Einer der wichtigsten Gründe für Acers Erfolg ist aber, »dass wir schon im Jahr 2001 intensiv auf Mobile Computing gesetzt haben«, behauptet Ahrens. Gerade zu dem Zeitpunkt, als die Nachfrage nach mobilen Rechnern anzog, konnte sich Acer mit preisaggressiven Angeboten einen Namen im Markt machen. Seit dem zweiten Quartal dieses Jahres belegt der Hersteller den ersten Rang im deutschen Notebook-Markt. Aber auch im Gesamtmarkt EMEA sieht es für den Anbieter nicht schlecht aus. Hier rangiert Acer laut IDC im zweiten Quartal auf dem vierten Rang. Dem Konzern kam außerdem zu Gute, dass das Unternehmen die neuesten Mobile-Technologien als einer der ersten übernahm. So präsentierte die Firma, kurz nachdem Intels Centrino-Technologie 2003 auf den Markt kam, auch das erste Centrino-Notebook. Ähnlich verhielt es sich mit AMDs 64-Bit-Architektur, die Acer als erster A-Brand-Anbieter für Notebooks verfügbar machte. »Hier liegt unsere Stärke«, begründet Ahrens, »wir bringen neue Technologien noch vor unseren Mitbewerbern auf den Markt.«
Was Acer im Mobile-Markt gelungen ist, soll nun auch im Desktop-Bereich erreicht werden. Dort belegt das Unternehmen nach eigenen Angaben nur den sechsten Platz. Um im Ranking weiter nach oben zu kommen, soll das PC-Projektgeschäft ausgebaut und verstärkt Aktionen und Rabatte für den Fachhandel angeboten werden. »Wir haben festgestellt, dass wir Händler gezielt auf den Vertrieb von Commercial-Desktop-PCs ansprechen müssen«, konstatiert Ahrens. Im ersten Quartal startete Acer deshalb einen Testlauf mit Händlern, die nur ab und zu einen Acer-PC verkauft haben. Mit gezielten Aktionen konnte der Hersteller die Aufmerksamkeit im Channel derart steigern, dass sich die Umsätze laut Ahrens nahezu verdreifacht haben. Ähnlich Gas geben will Acer nun auch im LCD-Markt: In diesem Segment will der Anbieter schon im kommenden Jahr an erster Stelle stehen.

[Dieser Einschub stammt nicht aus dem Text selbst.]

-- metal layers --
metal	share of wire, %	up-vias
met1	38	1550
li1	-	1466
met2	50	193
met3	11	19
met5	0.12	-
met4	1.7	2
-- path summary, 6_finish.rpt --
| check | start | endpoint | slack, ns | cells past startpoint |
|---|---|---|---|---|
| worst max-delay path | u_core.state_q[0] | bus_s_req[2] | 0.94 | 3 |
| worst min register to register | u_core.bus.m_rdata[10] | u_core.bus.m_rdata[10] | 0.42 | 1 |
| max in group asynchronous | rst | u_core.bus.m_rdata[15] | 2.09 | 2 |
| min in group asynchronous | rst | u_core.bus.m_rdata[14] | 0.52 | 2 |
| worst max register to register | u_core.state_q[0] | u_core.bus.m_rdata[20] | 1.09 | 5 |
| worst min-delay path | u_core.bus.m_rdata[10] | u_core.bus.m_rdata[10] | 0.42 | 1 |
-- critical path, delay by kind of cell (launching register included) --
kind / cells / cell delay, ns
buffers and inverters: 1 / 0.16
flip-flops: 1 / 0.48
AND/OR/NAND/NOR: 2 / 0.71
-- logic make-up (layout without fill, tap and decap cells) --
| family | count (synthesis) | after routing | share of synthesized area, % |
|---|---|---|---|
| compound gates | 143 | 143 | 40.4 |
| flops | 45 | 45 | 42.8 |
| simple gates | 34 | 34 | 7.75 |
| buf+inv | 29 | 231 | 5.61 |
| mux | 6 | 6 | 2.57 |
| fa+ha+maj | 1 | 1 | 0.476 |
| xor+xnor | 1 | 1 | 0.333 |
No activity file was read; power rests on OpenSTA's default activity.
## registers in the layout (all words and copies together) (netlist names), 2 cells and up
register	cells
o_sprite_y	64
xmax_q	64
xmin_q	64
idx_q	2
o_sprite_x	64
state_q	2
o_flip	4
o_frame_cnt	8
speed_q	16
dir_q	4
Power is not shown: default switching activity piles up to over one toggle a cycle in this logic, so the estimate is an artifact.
<file path="config.mk">
export PLATFORM = sky130hd
export DESIGN_NAME = lcd_mask_loader
export DESIGN_NICKNAME = d
export VERILOG_FILES = /design/src/rtl/lcd_mask_loader.sv
export SDC_FILE = /design/constraint.sdc
export NUM_CORES = 1
export LEC_CHECK = 0
export ABC_AREA = 1
export CORE_ASPECT_RATIO = 0.8
export CORE_MARGIN = 1
export CORE_UTILIZATION = 60
export CTS_BUF_LIST = sky130_fd_sc_hd__clkbuf_4 sky130_fd_sc_hd__clkbuf_8
export DETAILED_ROUTE_END_ITERATION = 12
export PLACE_DENSITY_LB_ADDON = 0.25
export SKIP_CTS_REPAIR_TIMING = 1
export SLEW_MARGIN = 20
export SYNTH_ARGS = -nofsm -noshare
export SYNTH_HDL_FRONTEND = slang
export SYNTH_SLANG_ARGS = --single-unit
export TNS_END_PERCENT = 1
</file>
<file path="constraint.sdc">
create_clock -name clk -period 7.18 [get_ports clk]
set_clock_uncertainty 0.1 [all_clocks]
set_input_delay 1.436 -clock clk [delete_from_list [all_inputs] [get_ports clk]]
set_output_delay 1.436 -clock clk [all_outputs]
set_load 0.02 [all_outputs]
</file>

Selbst der Server-Bereich soll sich nach den Vorstellungen des Managers zu einem florierenden Geschäftssegment entwickeln. »Dort müssen wir aber erst neue Fachhändler gewinnen«, fordert Ahrens. Um das zu erreichen, soll die Partnerstufe des Server Competence Centers stärker ausgebaut werden.
Inzwischen ist das Portfolio des Hardware-Anbieters nicht nur im Notebook- und Desktop-Segment stark angewachsen, sondern auch in den Bereichen Displays, Server, Projektoren und Zubehör. Allein für die Travelmate-Notebook-Serie bietet der Hersteller neun verschiedene Plattformen an. Damit aber noch nicht genug. Im kommenden Jahr will Acer auch noch Digitalkameras und LCD-TVs anbieten. In diesen Segmenten erhofft sich Acer mit günstigen Verkaufspreisen punkten zu können. »In der Tat ist unserer Sortiment sehr groß und es bringt auch einige Risiken mit sich, das im Griff zu haben«, weiß Ahrens. Trotzdem wird Acer von der Produktvielfalt nicht absehen, da sich das Unternehmen im Markt als Vollsortimenter darstellen will. »Wir sind nun mal ein Massenhersteller«, begründet der Geschäftsführer. Deswegen schließt Ahrens einen Schwenk in Richtung Lösungsanbieter künftig aus.